The input ::
Content starts

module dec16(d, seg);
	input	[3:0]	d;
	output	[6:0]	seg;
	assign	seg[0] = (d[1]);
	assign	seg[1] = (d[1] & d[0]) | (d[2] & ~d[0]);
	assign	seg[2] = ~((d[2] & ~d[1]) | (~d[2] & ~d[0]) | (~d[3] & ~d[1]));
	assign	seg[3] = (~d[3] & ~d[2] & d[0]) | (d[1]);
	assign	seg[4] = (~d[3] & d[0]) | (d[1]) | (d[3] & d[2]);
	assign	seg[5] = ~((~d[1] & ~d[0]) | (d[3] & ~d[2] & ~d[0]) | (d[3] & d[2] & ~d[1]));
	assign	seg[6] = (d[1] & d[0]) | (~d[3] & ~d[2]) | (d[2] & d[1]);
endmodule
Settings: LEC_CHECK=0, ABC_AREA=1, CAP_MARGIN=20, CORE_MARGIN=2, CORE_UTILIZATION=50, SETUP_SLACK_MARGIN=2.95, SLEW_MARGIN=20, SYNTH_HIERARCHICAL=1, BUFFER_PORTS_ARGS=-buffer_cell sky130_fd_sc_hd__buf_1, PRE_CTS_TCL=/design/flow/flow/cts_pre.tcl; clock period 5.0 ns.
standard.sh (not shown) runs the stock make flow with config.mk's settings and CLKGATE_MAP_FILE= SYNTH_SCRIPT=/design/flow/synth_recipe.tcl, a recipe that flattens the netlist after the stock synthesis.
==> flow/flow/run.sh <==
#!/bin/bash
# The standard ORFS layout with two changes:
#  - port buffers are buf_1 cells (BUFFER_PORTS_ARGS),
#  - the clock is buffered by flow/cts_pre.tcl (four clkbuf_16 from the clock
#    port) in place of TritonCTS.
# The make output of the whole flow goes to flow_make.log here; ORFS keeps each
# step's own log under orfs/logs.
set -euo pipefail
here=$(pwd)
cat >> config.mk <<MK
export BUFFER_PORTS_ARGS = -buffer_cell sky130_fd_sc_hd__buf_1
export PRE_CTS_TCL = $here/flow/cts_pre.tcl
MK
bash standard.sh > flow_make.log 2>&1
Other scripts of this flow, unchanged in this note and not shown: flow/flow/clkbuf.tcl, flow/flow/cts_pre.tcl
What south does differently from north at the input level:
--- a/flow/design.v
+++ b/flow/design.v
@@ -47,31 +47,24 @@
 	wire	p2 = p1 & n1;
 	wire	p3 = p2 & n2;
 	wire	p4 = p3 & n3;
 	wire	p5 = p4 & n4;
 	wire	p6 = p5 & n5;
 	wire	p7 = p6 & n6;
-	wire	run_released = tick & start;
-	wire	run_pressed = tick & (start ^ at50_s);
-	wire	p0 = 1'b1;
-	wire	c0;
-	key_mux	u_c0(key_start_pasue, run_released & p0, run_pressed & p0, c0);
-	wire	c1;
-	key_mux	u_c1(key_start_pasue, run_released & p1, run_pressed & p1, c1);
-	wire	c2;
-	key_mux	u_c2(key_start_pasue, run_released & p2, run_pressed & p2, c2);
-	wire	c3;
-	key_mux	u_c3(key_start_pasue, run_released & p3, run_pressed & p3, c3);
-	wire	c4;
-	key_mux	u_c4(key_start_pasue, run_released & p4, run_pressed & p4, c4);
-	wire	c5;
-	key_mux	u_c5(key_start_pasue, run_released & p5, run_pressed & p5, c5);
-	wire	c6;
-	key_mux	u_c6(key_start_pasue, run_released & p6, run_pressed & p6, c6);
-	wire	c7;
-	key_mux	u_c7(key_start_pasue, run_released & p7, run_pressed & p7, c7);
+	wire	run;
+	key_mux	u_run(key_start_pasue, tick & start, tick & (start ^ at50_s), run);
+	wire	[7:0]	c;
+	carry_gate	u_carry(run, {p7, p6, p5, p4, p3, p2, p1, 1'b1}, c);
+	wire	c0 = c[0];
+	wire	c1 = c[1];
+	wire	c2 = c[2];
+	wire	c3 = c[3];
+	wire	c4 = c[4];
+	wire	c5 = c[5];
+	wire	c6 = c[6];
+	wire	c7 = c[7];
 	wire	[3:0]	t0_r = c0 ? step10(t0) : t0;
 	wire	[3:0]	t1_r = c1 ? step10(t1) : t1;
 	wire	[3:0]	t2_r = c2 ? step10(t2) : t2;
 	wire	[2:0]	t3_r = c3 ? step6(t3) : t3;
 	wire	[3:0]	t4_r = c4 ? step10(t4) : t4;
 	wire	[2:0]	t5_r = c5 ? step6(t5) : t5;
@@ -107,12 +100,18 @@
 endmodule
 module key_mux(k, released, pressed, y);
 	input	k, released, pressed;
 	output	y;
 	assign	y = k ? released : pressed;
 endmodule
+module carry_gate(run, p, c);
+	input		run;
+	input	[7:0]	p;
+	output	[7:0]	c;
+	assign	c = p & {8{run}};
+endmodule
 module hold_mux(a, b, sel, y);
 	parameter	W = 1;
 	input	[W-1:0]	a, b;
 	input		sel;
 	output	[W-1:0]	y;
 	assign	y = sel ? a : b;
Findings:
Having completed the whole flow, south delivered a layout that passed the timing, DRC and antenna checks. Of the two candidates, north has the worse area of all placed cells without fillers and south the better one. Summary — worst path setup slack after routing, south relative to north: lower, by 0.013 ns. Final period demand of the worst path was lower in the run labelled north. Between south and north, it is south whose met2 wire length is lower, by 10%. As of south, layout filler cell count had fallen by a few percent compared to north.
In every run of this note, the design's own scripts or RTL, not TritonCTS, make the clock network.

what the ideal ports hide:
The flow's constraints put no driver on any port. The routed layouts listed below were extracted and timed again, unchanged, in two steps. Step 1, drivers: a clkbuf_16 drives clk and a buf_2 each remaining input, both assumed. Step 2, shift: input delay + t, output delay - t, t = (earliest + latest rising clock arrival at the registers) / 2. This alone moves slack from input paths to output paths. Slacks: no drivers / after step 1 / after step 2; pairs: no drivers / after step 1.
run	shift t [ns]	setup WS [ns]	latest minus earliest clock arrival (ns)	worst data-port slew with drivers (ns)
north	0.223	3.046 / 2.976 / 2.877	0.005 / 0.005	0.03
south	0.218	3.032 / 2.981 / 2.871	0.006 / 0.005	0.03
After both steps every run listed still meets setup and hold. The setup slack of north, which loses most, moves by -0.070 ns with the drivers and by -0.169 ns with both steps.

Content ends
Content starts

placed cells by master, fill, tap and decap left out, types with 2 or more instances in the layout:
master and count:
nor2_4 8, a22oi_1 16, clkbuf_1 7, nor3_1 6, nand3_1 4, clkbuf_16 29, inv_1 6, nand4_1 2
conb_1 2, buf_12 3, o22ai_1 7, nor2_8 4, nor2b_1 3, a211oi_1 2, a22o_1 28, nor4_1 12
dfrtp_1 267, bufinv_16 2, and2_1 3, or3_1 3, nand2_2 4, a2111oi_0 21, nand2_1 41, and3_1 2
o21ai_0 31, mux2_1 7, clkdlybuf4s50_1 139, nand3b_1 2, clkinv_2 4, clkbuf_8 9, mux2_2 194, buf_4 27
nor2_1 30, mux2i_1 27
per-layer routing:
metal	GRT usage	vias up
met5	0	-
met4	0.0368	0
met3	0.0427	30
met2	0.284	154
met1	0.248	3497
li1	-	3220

Content ends

Directions :: From the material above, copy each line that includes the word "note".

Task result ::
Other scripts of this flow, unchanged in this note and not shown: flow/flow/clkbuf.tcl, flow/flow/cts_pre.tcl
In every run of this note, the design's own scripts or RTL, not TritonCTS, make the clock network.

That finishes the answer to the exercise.